«La disabilità? È la vita da un’altra prospettiva, non meno ricca»

Dalla nostra inviata

Papà Vincenzo, ingegnere, e mamma Vincenza, prof. di matematica, prenderanno un aereo dopo 15 anni per lei. Meta Parigi perché Rossana Pasquino, 40 anni, la loro terza figlia, pluricampionessa di scherma, sarà in pedana da domani nelle gare di sciabola e spada ai Giochi. «È una grande gioia, un cerchio che si chiude – esordisce l’atleta – sapere che le persone che mi amano, amici e colleghi da tutta Europa verranno a tifare per me».

Il Grand Palais è sontuoso: «Che emozione già esserci. Mai nella vita avrei immaginato un’esperienza simile», confessa in questa mattina di settembre negli spazi del Villaggio. Rossana, sorriso sereno e voce morbida, è una donna di scienza, che fin da bambina si è vista fra esperimenti e provette sognando Rita Levi Montalcini. Poi, sono venuti la laurea con lode in Ingegneria chimica a Napoli, dottorato e post dottorato, la borsa Marie Curie in giro per il mondo, dal Belgio alla Grecia, al Canada: «Mi occupo di reologia, di tutto quello che fluisce – spiega con la semplicità delle persone di valore – e di ritorno da uno di questi dottorati, in una fase un po’ complicata per me, la mia amica Francesca Boscarelli, ex Nazionale di spada, mi invitò in palestra: era appena arrivata una pedana per i disabili» perfetta per Rossana che è paraplegica da quando ha 9 anni, per un infarto midollare che l’ha costretta alla carrozzina in poche ore. «Papà e mamma sono stati fantastici, mi hanno sempre invitato a fare tutto, a non pormi limiti», così lei, già campionessa di ginnastica artistica, nel 2013 abbraccia la scherma, «un mix di fisico (dovreste vedere com’è scolpito il busto di Rossana, ndr), tecnica e tanta testa, come una serrata partita a scacchi». Arrivano i primi risultati, Coppe del mondo, campionati europei (appena vinto sia nella sciabola sia nella spada) e mondiali e i Giochi di Tokyo: «Già la cerimonia di mercoledì, così empatica e luminosa, è stata adrenalina pura».

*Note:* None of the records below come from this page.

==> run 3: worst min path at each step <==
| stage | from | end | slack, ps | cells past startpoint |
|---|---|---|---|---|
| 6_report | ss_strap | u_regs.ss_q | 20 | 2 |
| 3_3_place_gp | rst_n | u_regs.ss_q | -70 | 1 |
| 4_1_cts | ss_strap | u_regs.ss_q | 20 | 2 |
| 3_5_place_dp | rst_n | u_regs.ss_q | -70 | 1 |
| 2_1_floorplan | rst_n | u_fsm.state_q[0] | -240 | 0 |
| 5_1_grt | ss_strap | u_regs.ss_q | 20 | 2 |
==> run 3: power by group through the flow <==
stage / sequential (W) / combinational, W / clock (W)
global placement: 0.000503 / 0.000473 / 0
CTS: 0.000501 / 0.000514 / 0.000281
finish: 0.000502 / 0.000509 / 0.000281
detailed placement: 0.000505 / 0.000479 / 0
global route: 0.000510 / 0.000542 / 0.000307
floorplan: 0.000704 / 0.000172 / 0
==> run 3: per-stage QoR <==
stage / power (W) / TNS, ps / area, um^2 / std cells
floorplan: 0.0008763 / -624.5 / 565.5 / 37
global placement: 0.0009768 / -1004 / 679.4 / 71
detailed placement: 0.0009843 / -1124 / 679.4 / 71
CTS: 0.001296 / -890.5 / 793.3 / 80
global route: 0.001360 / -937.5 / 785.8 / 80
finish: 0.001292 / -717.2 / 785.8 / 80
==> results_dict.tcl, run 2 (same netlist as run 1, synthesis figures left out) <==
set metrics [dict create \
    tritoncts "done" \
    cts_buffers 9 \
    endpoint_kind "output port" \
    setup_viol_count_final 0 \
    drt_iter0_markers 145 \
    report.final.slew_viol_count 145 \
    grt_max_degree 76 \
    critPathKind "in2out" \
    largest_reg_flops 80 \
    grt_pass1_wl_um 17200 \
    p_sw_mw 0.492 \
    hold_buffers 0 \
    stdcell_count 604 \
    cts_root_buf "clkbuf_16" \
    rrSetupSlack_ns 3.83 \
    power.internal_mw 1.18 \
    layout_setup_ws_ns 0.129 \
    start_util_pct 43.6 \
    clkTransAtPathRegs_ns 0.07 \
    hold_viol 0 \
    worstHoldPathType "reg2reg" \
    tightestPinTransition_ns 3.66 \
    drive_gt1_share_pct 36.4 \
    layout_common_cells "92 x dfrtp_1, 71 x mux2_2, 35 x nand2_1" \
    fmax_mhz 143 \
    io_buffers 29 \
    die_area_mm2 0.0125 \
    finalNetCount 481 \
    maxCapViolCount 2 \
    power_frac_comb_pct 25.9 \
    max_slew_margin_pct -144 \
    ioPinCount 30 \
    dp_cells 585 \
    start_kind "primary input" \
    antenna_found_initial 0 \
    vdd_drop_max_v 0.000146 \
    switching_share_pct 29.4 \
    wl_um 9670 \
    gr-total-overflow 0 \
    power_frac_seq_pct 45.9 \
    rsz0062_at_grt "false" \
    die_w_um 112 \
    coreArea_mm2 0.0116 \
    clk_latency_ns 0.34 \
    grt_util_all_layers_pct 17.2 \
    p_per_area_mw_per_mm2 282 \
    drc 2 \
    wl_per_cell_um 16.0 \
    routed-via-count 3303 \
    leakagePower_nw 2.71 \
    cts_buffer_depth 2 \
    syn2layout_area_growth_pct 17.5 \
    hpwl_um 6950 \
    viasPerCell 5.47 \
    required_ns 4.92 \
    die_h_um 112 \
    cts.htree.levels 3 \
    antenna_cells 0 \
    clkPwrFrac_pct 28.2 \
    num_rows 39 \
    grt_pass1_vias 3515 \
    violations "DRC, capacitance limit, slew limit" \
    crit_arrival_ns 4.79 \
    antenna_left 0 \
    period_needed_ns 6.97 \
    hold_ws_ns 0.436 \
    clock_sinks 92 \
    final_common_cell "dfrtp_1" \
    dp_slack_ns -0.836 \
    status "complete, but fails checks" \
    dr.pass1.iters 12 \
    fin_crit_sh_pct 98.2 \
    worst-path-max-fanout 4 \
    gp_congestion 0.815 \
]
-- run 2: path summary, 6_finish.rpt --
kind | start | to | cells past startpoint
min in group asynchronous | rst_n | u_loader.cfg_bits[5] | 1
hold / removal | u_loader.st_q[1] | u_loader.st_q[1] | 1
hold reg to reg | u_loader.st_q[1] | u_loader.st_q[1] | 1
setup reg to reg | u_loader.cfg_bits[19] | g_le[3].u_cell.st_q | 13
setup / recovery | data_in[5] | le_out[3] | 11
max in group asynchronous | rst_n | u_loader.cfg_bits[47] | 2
<file path="config.mk">
export PLATFORM = sky130hd
export DESIGN_NAME = ag_simple_agen
export DESIGN_NICKNAME = d
export VERILOG_FILES = /design/src/rtl/ag_pkg.sv /design/src/rtl/ag_step.sv /design/src/rtl/ag_calc.sv /design/src/rtl/ag_simple_agen.sv
export SDC_FILE = /design/constraint.sdc
export NUM_CORES = 1
export LEC_CHECK = 0
export CAP_MARGIN = 20
export CORE_MARGIN = 10
export CORE_UTILIZATION = 66
export CTS_CLUSTER_DIAMETER = 150
export CTS_CLUSTER_SIZE = 14
export DETAILED_ROUTE_END_ITERATION = 7
export DONT_BUFFER_PORTS = 1
export PLACE_DENSITY = 0.82
export SYNTH_ARGS = -nofsm -noshare
export SYNTH_HDL_FRONTEND = slang
export SYNTH_SLANG_ARGS = --single-unit
</file>
<file path="constraint.sdc">
create_clock -name clk -period 2.3 [get_ports clk]
set_clock_uncertainty 0.15 [all_clocks]
set_input_delay 0.115 -clock clk [delete_from_list [all_inputs] [get_ports clk]]
set_output_delay 0.115 -clock clk [all_outputs]
set_load 0.01 [all_outputs]
</file>
$ cat src/rtl/dbg_arb_pkg.sv
package dbg_arb_pkg;

    typedef enum logic [1:0] {
        LVL_0 = 2'd0,
        LVL_1 = 2'd1,
        LVL_2 = 2'd2,
        LVL_3 = 2'd3
    } lvl_e;

    typedef enum logic [1:0] {
        WSEL_SCOPE  = 2'd0,
        WSEL_EL3CFG = 2'd1,
        WSEL_LOCK   = 2'd2,
        WSEL_ROUTE  = 2'd3
    } wsel_e;

    localparam int SCOPE_MON_BIT   = 15;
    localparam int SCOPE_KERN_BIT  = 13;
    localparam int SCOPE_STEP_BIT  = 0;
    localparam int EL3CFG_SDIS_BIT = 16;
    localparam int LOCK_BIT        = 0;
    localparam int ROUTE_TDBG_BIT  = 0;
    localparam int ROUTE_TGEN_BIT  = 1;
    localparam int MIN_DATA_W      = EL3CFG_SDIS_BIT + 1;

    typedef struct packed {
        logic os_lock;
        logic sec_dis;
        logic kern_en;
        logic mon_en;
        logic step_en;
        logic trap_dbg;
        logic trap_gen;
    } dbg_ctrl_t;

    typedef struct packed {
        lvl_e lvl;
        logic secure;
        logic has_el2;
        logic has_el3;
        logic mask;
    } dbg_ctx_t;

    function automatic lvl_e route_level(input dbg_ctrl_t c, input dbg_ctx_t x);
        logic to_hyp;
        to_hyp = x.has_el2 && !x.secure && (c.trap_dbg || c.trap_gen);
        return to_hyp ? LVL_2 : LVL_1;
    endfunction

endpackage

$ cat src/rtl/dbg_ctrl_regs.sv
module dbg_ctrl_regs
    import dbg_arb_pkg::*;
#(
    parameter int DATA_W = 32
) (
    input  logic              clk,
    input  logic              rst,
    input  logic              wr_en,
    input  logic [1:0]        wr_sel,
    input  logic [DATA_W-1:0] wr_data,
    output dbg_ctrl_t         ctrl
);

    dbg_ctrl_t ctrl_q;
    wsel_e     sel;

    assign sel  = wsel_e'(wr_sel);
    assign ctrl = ctrl_q;

    always_ff @(posedge clk) begin
        if (rst) begin
            ctrl_q <= '0;
        end else if (wr_en) begin
            case (sel)
                WSEL_SCOPE: begin
                    ctrl_q.mon_en  <= wr_data[SCOPE_MON_BIT];
                    ctrl_q.kern_en <= wr_data[SCOPE_KERN_BIT];
                    ctrl_q.step_en <= wr_data[SCOPE_STEP_BIT];
                end
                WSEL_EL3CFG: ctrl_q.sec_dis <= wr_data[EL3CFG_SDIS_BIT];
                WSEL_LOCK:   ctrl_q.os_lock <= wr_data[LOCK_BIT];
                WSEL_ROUTE: begin
                    ctrl_q.trap_dbg <= wr_data[ROUTE_TDBG_BIT];
                    ctrl_q.trap_gen <= wr_data[ROUTE_TGEN_BIT];
                end
                default: ctrl_q <= ctrl_q;
            endcase
        end
    end

endmodule

$ cat src/rtl/dbg_route.sv
module dbg_route
    import dbg_arb_pkg::*;
(
    input  dbg_ctrl_t ctrl,
    input  dbg_ctx_t  ctx,
    output lvl_e      target
);

    assign target = route_level(ctrl, ctx);

endmodule

$ cat src/rtl/dbg_enable_eval.sv
module dbg_enable_eval
    import dbg_arb_pkg::*;
(
    input  dbg_ctrl_t ctrl,
    input  dbg_ctx_t  ctx,
    input  lvl_e      target,
    output logic      allowed
);

    logic veto;
    logic at_target;
    logic below_target;

    always_comb begin
        veto         = ctrl.os_lock || (ctrl.sec_dis && ctx.secure && ctx.has_el3);
        at_target    = (ctx.lvl == target);
        below_target = (ctx.lvl < target);
        if (veto)
            allowed = 1'b0;
        else if (at_target)
            allowed = ctrl.kern_en && !ctx.mask;
        else
            allowed = below_target;
    end

endmodule

$ cat src/rtl/dbg_enable_arbiter.sv
module dbg_enable_arbiter
    import dbg_arb_pkg::*;
#(
    parameter int DATA_W = 32
) (
    input  logic              clk,
    input  logic              rst,
    input  logic              wr_en,
    input  logic [1:0]        wr_sel,
    input  logic [DATA_W-1:0] wr_data,
    input  logic [1:0]        cur_el,
    input  logic              secure,
    input  logic              has_el2,
    input  logic              has_el3,
    input  logic              dbg_mask,
    output logic [1:0]        target_el,
    output logic              dbg_allowed,
    output logic              mon_dbg_en,
    output logic              step_en
);

    localparam int SPARE_W = DATA_W - MIN_DATA_W;

    dbg_ctrl_t ctrl;
    dbg_ctx_t  ctx;
    lvl_e      target;

    generate
        if (SPARE_W < 0) begin : g_bad_width
            initial $error("DATA_W too narrow for control word fields");
        end
    endgenerate

    assign ctx.lvl     = lvl_e'(cur_el);
    assign ctx.secure  = secure;
    assign ctx.has_el2 = has_el2;
    assign ctx.has_el3 = has_el3;
    assign ctx.mask    = dbg_mask;

    dbg_ctrl_regs #(.DATA_W(DATA_W)) i_regs (
        .clk     (clk),
        .rst     (rst),
        .wr_en   (wr_en),
        .wr_sel  (wr_sel),
        .wr_data (wr_data),
        .ctrl    (ctrl)
    );

    dbg_route i_route (
        .ctrl   (ctrl),
        .ctx    (ctx),
        .target (target)
    );

    dbg_enable_eval i_eval (
        .ctrl    (ctrl),
        .ctx     (ctx),
        .target  (target),
        .allowed (dbg_allowed)
    );

    assign target_el  = target;
    assign mon_dbg_en = ctrl.mon_en;
    assign step_en    = ctrl.step_en;

endmodule

$ cat config.mk
export PLATFORM = sky130hd
export DESIGN_NAME = dbg_enable_arbiter
export DESIGN_NICKNAME = d
export VERILOG_FILES = /design/src/rtl/dbg_arb_pkg.sv /design/src/rtl/dbg_ctrl_regs.sv /design/src/rtl/dbg_route.sv /design/src/rtl/dbg_enable_eval.sv /design/src/rtl/dbg_enable_arbiter.sv
export SDC_FILE = /design/constraint.sdc
export NUM_CORES = 1
export LEC_CHECK = 0
export ABC_CLOCK_PERIOD_IN_PS = 1300
export BUFFER_PORTS_ARGS = -buffer_cell sky130_fd_sc_hd__buf_2
export CAP_MARGIN = 20
export CORE_AREA = 10 10 47 49
export CTS_CLUSTER_SIZE = 40
export DETAILED_ROUTE_END_ITERATION = 7
export DIE_AREA = 0 0 57 59
export PLACE_DENSITY = 0.72
export SLEW_MARGIN = 15
export SYNTH_ARGS = -nofsm -noshare
export SYNTH_HDL_FRONTEND = slang
export SYNTH_SLANG_ARGS = --single-unit
export TNS_END_PERCENT = 5
$ cat constraint.sdc
create_clock -name clk -period 1.3 [get_ports clk]
set_input_delay 0 -clock clk [delete_from_list [all_inputs] [get_ports clk]]
set_output_delay 0 -clock clk [all_outputs]
set_load 0.02 [all_outputs]
Yosys cells after proc, flatten, opt, wreduce, memory -nomap -nowiden
Cells that the tools add are included.
- register bits after elaboration: 7
- bits of input ports: 43
- output and inout bits: 5
- logic and storage cells: 29
- $lt $le $gt $ge: 1
- eq/ne operators: 4
- multiplexer cells: 3
- reductions and logical operators: 14
- operator list (kind ; number):
    2-bit AND reduction ; 4
    1-bit logical AND ; 5
    2-bit == test, second input constant ; 2
    2-bit by 1-bit == test with 1-bit output, second input constant ; 1
    2-bit == test ; 1
    1-bit zero test ; 2
    2-bit zero test ; 1
    1-bit logical OR ; 2
    2-bit less-than comparator ; 1
    1-bit two-way mux ; 2
    2-bit two-way mux ; 1

Logic depth before layout (Yosys ltp)
Gate-level depths: netlist (run 1).
- depth in word-level cells: 7
- depth in mapped cells: 6

By module
From an unflattened synthesis (run 1), not the netlist that was laid out.
- cell total of the unflattened synthesis: 43
- area, all modules: 427.9 um^2
- by module, submodules not included (module ; instances ; cells each ; area each (um^2)):
    dbg_ctrl_regs ; 1 ; 31 ; 327.8
    dbg_enable_eval ; 1 ; 9 ; 78.8
    dbg_route ; 1 ; 3 ; 21.3

Worst setup path before layout (run 1)
Ideal clock, no wire load.
- kind: flip-flop to output port
- start: register i_regs.ctrl_q (netlist bit i_regs.ctrl[1])
- end: output dbg_allowed
- data arrival time: 1.630 ns
- data required time: 1.300 ns
- path slack: -0.330 ns
- cell stages (with the launch flop): 6
- buffers on the path: 0
- path through: dfxtp_1 > o211ai_1 > ha_1 > nand2b_1 > a21oi_1 > o21a_1
- word-level cells in the longest chain between the ends: 6
- RTL lines (item ; line ; source):
    from (decl) ; dbg_ctrl_regs.sv:14 ; dbg_ctrl_t ctrl_q;
    from (signal assigned) ; dbg_ctrl_regs.sv:36 ; default: ctrl_q <= ctrl_q;
    1-bit logical OR (*) ; dbg_arb_pkg.sv:46 ; to_hyp = x.has_el2 && !x.secure && (c.trap_dbg || c.trap_gen);
    1-bit logical AND (*) ; dbg_arb_pkg.sv:46 ;
    2-bit two-way mux (*) ; dbg_arb_pkg.sv:47 ; return to_hyp ? LVL_2 : LVL_1;
    net target_el[0] ; dbg_enable_arbiter.sv:16 ; output logic [1:0] target_el,
    2-bit less-than comparator or 2-bit == test (tied branches) ; dbg_enable_eval.sv:17, dbg_enable_eval.sv:16 ;
    1-bit two-way mux (*) ; dbg_enable_eval.sv:20 ; else if (at_target)
    1-bit two-way mux (*) ; dbg_enable_eval.sv:18 ; if (veto)
    to (decl) ; dbg_enable_arbiter.sv:17 ; output logic dbg_allowed,
The timed path passes the listed nets; every way through them passes the cells marked *.

Worst setup path after layout (run 1)
- start: register i_regs.ctrl_q (netlist bit i_regs.ctrl[0])
- end: output dbg_allowed
- word-level cells in the longest chain between the ends: 6
- RTL lines (item ; line):
    1-bit logical OR (*) ; dbg_arb_pkg.sv:46
    1-bit logical AND (*) ; dbg_arb_pkg.sv:46
    2-bit two-way mux (*) ; dbg_arb_pkg.sv:47
    2-bit less-than comparator or 2-bit == test (tied branches) ; dbg_enable_eval.sv:17, dbg_enable_eval.sv:16
    1-bit two-way mux (*) ; dbg_enable_eval.sv:20
    1-bit two-way mux (*) ; dbg_enable_eval.sv:18
Every way passes the cells marked *; elsewhere a longest branch is shown, timed or not.
## config.mk

```make
export PLATFORM = sky130hd
export DESIGN_NAME = timer_chan
export DESIGN_NICKNAME = d
export VERILOG_FILES = /design/src/rtl/timer_pkg.sv /design/src/rtl/timer_ctrl_dec.sv /design/src/rtl/timer_cnt_core.sv /design/src/rtl/timer_rd_seq.sv /design/src/rtl/timer_chan.sv
export SDC_FILE = /design/constraint.sdc
export NUM_CORES = 1
export LEC_CHECK = 0
export BUFFER_PORTS_ARGS = -buffer_cell sky130_fd_sc_hd__buf_2
export CORE_MARGIN = 5
export CORE_UTILIZATION = 40
export CTS_BUF_LIST = sky130_fd_sc_hd__clkbuf_8
export DETAILED_ROUTE_END_ITERATION = 10
export SLEW_MARGIN = 20
export SYNTH_ARGS = -nofsm -noshare
export SYNTH_HDL_FRONTEND = slang
export SYNTH_SLANG_ARGS = --single-unit
```

## constraint.sdc

```tcl
create_clock -name clk_i -period 5 [get_ports clk_i]
set_clock_uncertainty 0.1 [all_clocks]
set_input_delay 0.75 -clock clk_i [delete_from_list [all_inputs] [get_ports clk_i]]
set_output_delay 0.75 -clock clk_i [all_outputs]
set_load 0.03 [all_outputs]
```
<file path="src/rtl/twin_mac_pkg.sv">
package twin_mac_pkg;
    typedef enum logic [2:0] {
        OP_IDLE   = 3'd0,
        OP_CONV_A = 3'd1,
        OP_CONV_B = 3'd2,
        OP_CLEAR  = 3'd3,
        OP_READ   = 3'd4
    } mac_op_e;
endpackage

</file>
<file path="src/rtl/frac_mul.sv">
module frac_mul #(
    parameter int DW = 16
) (
    input  logic [DW-1:0]   a_i,
    input  logic [DW-1:0]   b_i,
    output logic [2*DW-1:0] p_o
);
    always_comb begin
        p_o = $signed(a_i) * $signed(b_i);
    end
endmodule

</file>
<file path="src/rtl/acc_readout.sv">
module acc_readout #(
    parameter int DW = 16,
    parameter int GW = 8
) (
    input  logic [2*DW+GW-1:0] acc_i,
    output logic [DW-1:0]      word_o
);
    localparam int AW = 2*DW + GW;
    localparam int FB = 2*DW - 2;
    localparam logic [AW-1:0] RND = AW'(1) << (FB - DW);

    logic [AW-1:0]   sum;
    logic [AW-FB-1:0] head;

    always_comb begin
        sum  = acc_i + RND;
        head = sum[AW-1:FB];
        if ((&head) || !(|head)) begin
            word_o = sum[FB:FB-DW+1];
        end else if (sum[AW-1]) begin
            word_o = {1'b1, {(DW-1){1'b0}}};
        end else begin
            word_o = {1'b0, {(DW-1){1'b1}}};
        end
    end
endmodule

</file>
<file path="src/rtl/twin_acc_mac.sv">
module twin_acc_mac
    import twin_mac_pkg::*;
#(
    parameter int DW   = 16,
    parameter int GW   = 8,
    parameter int NACC = 2
) (
    input  logic                      clk,
    input  logic                      rst_n,
    input  logic [2:0]                op_i,
    input  logic [$clog2(NACC)-1:0]   acc_sel_i,
    input  logic [DW-1:0]             rf_word_i,
    input  logic [DW-1:0]             mem_word_i,
    output logic [DW-1:0]             wb_word_o
);
    localparam int AW = 2*DW + GW;
    localparam int PW = 2*DW;

    typedef struct packed {
        logic [NACC-1:0][AW-1:0] acc;
        logic [DW-1:0]           wb;
    } mac_state_t;

    mac_state_t st_d, st_q;
    mac_op_e    op;
    logic [DW-1:0] mul_a, mul_b, rd_word;
    logic [PW-1:0] prod;
    logic [AW-1:0] prod_ext, rd_src;
    logic [NACC-1:0][AW-1:0] acc_view;

    assign op       = mac_op_e'(op_i);
    assign prod_ext = {{GW{prod[PW-1]}}, prod};
    assign rd_src   = st_q.acc[acc_sel_i];
    assign acc_view = st_q.acc;
    assign wb_word_o = st_q.wb;

    frac_mul #(.DW(DW)) u_mul (
        .a_i (mul_a),
        .b_i (mul_b),
        .p_o (prod)
    );

    acc_readout #(.DW(DW), .GW(GW)) u_rd (
        .acc_i  (rd_src),
        .word_o (rd_word)
    );

    always_comb begin
        st_d  = st_q;
        mul_a = mem_word_i;
        mul_b = rf_word_i;
        if (op == OP_CONV_B) begin
            mul_a = rf_word_i;
            mul_b = mem_word_i;
        end
        case (op)
            OP_CONV_A, OP_CONV_B: begin
                st_d.acc[acc_sel_i] = st_q.acc[acc_sel_i] + prod_ext;
                st_d.wb             = mem_word_i;
            end
            OP_CLEAR: st_d.acc[acc_sel_i] = '0;
            OP_READ:  st_d.wb             = rd_word;
            default:  ;
        endcase
    end

    always_ff @(posedge clk or negedge rst_n) begin
        if (!rst_n) st_q <= '0;
        else        st_q <= st_d;
    end
endmodule

</file>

Ora è tempo di competere, a partire dalla gara di sciabola, e poi quella di spada e a squadre (la parascherma in Italia conta 400 tesserati e 95 società per l’attività paralimpica), dove mettere i lunghi allenamenti all’Accademia olimpica di scherma Antonio Furno di Benevento e al Centro schermistico partenopeo di Napoli. Le avversarie sono soprattutto le cinesi e le ucraine ma i maestri Dino Meglio (per la sciabola) e Antonio Iannacone (per la spada) hanno dato le chiavi a Rossana per andare oltre. Una certa dimestichezza l’ha acquisita anche nella quotidianità per muoversi fra le sue tante vite: docente di Principi di ingegneria chimica alla Federico II, atleta, sorella, zia, da quattro anni consigliere federale in quota atleti della Federazione italiana scherma (è la prima volta che un paralimpico rappresenta sia olimpici sia paralimpici): «La vita è un passaggio in cui cercare di essere felici e vivere tutto, ho un gran bisogno di riempimento, una infinita voglia di conoscere, incontrare, mangiare attimi, viaggiare, la vita è un soffio, ci appartiene fino all’ultimo granello e non va sprecata». E lo sport, in questa sete di vita, è stato fondamentale, ha dato a Rossana un’altra identità, oltre a quella accademica: «La scherma è stata terapeutica, mi ha fatto recuperare il mio corpo e mi ha dato completezza» tanto da farle definire così la disabilità: «È la vita vista da un’altra prospettiva, non per questo meno ricca o coinvolgente: faccio ciò che volevo, solo in un’altra forma».

Le barriere non sono mancate, fin dal primo giorno di università: scalinata di accesso e zero servizi accessibili: «Ho alzato la voce, mi sono fatta sentire. Il nostro Paese ha ancora gravi lacune in fatto di accessibilità, io sono obbligata a muovermi in auto a Napoli perché non riesco a usare i mezzi pubblici, ma la stessa Napoli conta sull’attività preziosa dell’associazione Sinapsi che sostiene gli studenti disabili con supporti digitali, medici e psicologici». Tante facce di uno stesso Paese, di una stessa vita: «A casa mi hanno sempre insegnato a non lamentarmi e a trovare soluzioni per gestire i problemi», magari prendendo spunto dalla vita di Frida Kahlo. «Per me è sempre stata una grande fonte di ispirazione. Un incidente la obbligava a letto ma dipingeva usando uno specchio, faceva politica, accoglieva gli amici, amava». In una parola, viveva.